Defence Minister Amir Peretz already approved a first intensification of Israel's three-month-plus offensive in Gaza on Thursday after rocket fire from the territory hit his southern hometown of Sderot, wounding three people.
At least 22 Palestinians have since been killed and scores more wounded, as Israel pushed tanks and troops, backed by helicopters and drones, into more populated areas of the Gaza Strip.
In the most recent clashes, several dozen Israeli armoured vehicles and bulldozers, rolled two kilometres (more than a mile) into the northern Gaza town of Beit Hanun Saturday evening, closing off its southern entrance.
But Peretz said Israel needed to take further action to prevent Hamas stockpiling weapons as Hizbullah did in Lebanon ahead of this summer's 34-day conflict.
"We've learned the lessons of Lebanon well," Israel's top-selling daily Yediot Aharonot quoted him as telling a closed-door meeting.
"We will operate against the armament immediately and we will not allow the terrorist organisations to become stronger. Israel is acting to prevent Hamas from joining the Iranian axis of evil."
Israel has not ruled out resuming control of the Gaza-Egypt border, the Palestinian territory's sole link with the outside world that bypasses the Jewish state.
The anti-smuggling efforts of the lightly armed Egyptian guards who currently patrol the border "could be significantly improved," Gilad said, although he refused to be drawn on any Israeli plans to replace them.
"We've learned from experience not to tackle such questions in public in order to preserve the element of surprise," he said.
Although the Israeli army insists that most of the 22 people killed since Thursday have been Palestinian militants, a 29-year-old woman was shot and killed by Israeli soldiers on Friday and three young children died in an air strike.

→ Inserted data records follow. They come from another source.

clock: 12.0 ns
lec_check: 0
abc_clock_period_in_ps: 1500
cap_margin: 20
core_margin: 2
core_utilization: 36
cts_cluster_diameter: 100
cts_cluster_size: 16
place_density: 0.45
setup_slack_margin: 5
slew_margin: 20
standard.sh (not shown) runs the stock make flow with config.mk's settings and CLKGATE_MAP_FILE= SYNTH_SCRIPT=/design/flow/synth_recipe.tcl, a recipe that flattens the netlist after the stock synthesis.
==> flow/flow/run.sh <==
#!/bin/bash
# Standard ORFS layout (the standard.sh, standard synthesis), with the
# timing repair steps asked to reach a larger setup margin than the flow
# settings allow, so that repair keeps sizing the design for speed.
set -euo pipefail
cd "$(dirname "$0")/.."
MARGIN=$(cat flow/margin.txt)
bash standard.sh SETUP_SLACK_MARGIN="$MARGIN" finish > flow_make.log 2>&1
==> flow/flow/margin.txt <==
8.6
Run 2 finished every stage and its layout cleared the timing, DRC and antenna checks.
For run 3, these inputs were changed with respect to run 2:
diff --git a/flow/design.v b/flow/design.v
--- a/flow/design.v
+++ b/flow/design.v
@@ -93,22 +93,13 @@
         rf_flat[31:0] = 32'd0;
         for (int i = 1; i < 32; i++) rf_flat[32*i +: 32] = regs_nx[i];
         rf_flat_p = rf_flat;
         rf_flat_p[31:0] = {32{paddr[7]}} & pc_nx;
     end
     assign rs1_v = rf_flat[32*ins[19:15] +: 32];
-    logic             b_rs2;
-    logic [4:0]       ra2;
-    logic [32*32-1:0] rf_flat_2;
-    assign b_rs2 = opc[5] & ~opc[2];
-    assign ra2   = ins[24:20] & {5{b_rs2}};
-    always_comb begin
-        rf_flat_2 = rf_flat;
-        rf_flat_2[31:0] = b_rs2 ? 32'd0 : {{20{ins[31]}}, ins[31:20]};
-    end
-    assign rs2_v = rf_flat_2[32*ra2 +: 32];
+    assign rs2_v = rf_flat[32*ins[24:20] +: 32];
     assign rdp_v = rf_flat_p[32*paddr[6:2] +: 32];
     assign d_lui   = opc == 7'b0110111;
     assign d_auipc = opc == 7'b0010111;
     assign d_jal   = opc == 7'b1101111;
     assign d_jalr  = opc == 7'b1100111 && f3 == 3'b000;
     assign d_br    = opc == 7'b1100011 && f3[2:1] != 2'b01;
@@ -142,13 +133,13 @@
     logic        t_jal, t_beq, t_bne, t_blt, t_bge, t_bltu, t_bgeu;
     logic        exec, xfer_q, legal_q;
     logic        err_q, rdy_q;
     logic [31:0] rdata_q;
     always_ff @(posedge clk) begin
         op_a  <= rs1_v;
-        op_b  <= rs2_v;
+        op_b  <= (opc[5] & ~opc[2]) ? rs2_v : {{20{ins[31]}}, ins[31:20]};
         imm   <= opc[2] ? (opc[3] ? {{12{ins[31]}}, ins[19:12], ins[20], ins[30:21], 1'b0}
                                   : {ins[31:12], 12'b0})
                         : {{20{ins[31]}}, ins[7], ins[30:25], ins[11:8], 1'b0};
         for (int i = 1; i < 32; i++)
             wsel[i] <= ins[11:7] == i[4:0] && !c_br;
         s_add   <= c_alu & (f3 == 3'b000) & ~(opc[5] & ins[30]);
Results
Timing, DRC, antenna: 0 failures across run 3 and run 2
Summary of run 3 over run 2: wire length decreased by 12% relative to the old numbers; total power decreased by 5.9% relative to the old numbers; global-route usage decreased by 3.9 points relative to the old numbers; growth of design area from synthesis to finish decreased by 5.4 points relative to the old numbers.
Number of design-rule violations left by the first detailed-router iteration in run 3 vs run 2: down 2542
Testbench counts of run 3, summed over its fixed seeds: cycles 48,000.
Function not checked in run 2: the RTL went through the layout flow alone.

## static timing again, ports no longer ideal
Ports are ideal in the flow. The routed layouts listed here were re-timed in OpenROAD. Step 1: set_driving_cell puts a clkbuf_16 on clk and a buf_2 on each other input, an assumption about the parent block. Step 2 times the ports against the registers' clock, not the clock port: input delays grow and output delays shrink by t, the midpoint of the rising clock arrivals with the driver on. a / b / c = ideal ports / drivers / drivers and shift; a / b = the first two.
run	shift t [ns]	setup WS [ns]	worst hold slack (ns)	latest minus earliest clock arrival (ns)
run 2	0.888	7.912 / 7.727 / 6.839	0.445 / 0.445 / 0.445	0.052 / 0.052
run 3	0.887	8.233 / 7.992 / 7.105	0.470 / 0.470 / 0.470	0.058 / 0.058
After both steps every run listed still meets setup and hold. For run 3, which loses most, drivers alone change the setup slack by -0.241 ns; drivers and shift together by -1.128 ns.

The army has said its offensive -- launched after the capture of a soldier in a deadly cross-border raid from Gaza in June -- is being conducted "against tunnels and other terror threats."
But a UN special envoy for human rights, John Dugard, has accused Israel of unleashing "collective punishment" in the territory, declaring last month that some 260 Palestinians had been killed and 800 wounded in the operation.
All told, 5,436 people -- most of them Palestinians -- have died since the Palestinian intifada resumed in 2000, according to an AFP count.